NOT...THIS ONE. A DIFFERENT ONE.

Barnes scratched the cat’s head and waited for more information.

YOU NOTICED THERE WERE COUNTRIES WE FLEW OVER AND DID NOT VISIT?

Barnes nodded. He had wanted to ask before, but he’d forgotten when Death had made him check the List twice again.

DIFFERENT REGIONS MAY HAVE DIFFERENT GIFT-BRINGERS, OR THE...FAT MAN MAY BRING THEIR GIFTS AT A DIFFERENT TIME. IT ALL DEPENDS ON REGIONAL BELIEFS.

It made sense. He was picking up on the trend that in the Fat Man’s world, belief made things happen. If the children of the world believed that the lead reindeer’s nose was red and glowy, then it was.

WELL, OTHER WORLDS HAVE DIFFERENT GIFT-BRINGERS, TOO. LAST YEAR I TOOK OVER FOR THE HOGFATHER DURING AN...INCIDENT. HE IS FINE NOW. BELIEF IS HARDIER IN THAT WORLD.

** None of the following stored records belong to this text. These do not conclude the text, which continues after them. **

## config.mk

```make
export PLATFORM = sky130hd
export DESIGN_NAME = flash_host_flat
export DESIGN_NICKNAME = d
export VERILOG_FILES = /design/src/flash_link_pkg.sv /design/src/flash_link_if.sv /design/src/flash_host.sv /design/src/flat_wrapper.sv
export SDC_FILE = /design/constraint.sdc
export NUM_CORES = 1
export LEC_CHECK = 0
export ABC_AREA = 1
export BUFFER_PORTS_ARGS = -buffer_cell sky130_fd_sc_hd__buf_2
export CAP_MARGIN = 5
export CORE_MARGIN = 3
export CORE_UTILIZATION = 63
export CTS_CLUSTER_SIZE = 14
export DETAILED_ROUTE_END_ITERATION = 10
export PLACE_DENSITY = 0.81
export SLEW_MARGIN = 20
export SYNTH_ARGS = -nofsm -noshare
export SYNTH_HDL_FRONTEND = slang
export SYNTH_SLANG_ARGS = --single-unit
```

## constraint.sdc

```tcl
create_clock -name clk -period 14.9 [get_ports clk]
set_input_delay 0.745 -clock clk [delete_from_list [all_inputs] [get_ports clk]]
set_output_delay 0.745 -clock clk [all_outputs]
set_load 0.02 [all_outputs]
```
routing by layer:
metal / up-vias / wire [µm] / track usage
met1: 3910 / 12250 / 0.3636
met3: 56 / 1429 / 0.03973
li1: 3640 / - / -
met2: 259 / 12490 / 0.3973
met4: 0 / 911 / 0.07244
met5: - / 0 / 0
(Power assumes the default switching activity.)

“Hogf--oh. You said the sleigh was pulled by swine earlier.”

INDEED. ONE WORLD EVEN HAS A CHRISTMAS TIGER.

Barnes traced tiger stripes across the cat’s shoulders. “Really?”

NICE CHILDREN GET PRESENTS. NAUGHTY CHILDREN GET EATEN.

Well, that was probably less embarrassing than waking up to find coal in one’s stocking when all the other children got presents.

SHE’S MAKING A LIST, SHE’S CHECKING IT TWICE…

Barnes risked removing his hand from the cat’s back to cover his ears.

*

Snow was beginning to fall evenly over the city when the sleigh arrived in New York. Suspended in mid-air, billions of powdery snowflakes reflected the streetlights in miniature, illuminating even the dimmest alleys with an eerie glow. A stiff wind sent the thin layer of fallen snow swirling down streets and sidewalks that weren’t already filled with people bustling to and from holiday parties or looking for stupidly last-minute gifts.

It was always snowing in New York City on Christmas Eve. Barnes had seen enough Hydra propaganda to know that.

He’d been here before on missions, of course, even if he didn’t remember the details. There was only so much they could erase by wiping his memory; it would take a lot to completely delete a place with this much significance.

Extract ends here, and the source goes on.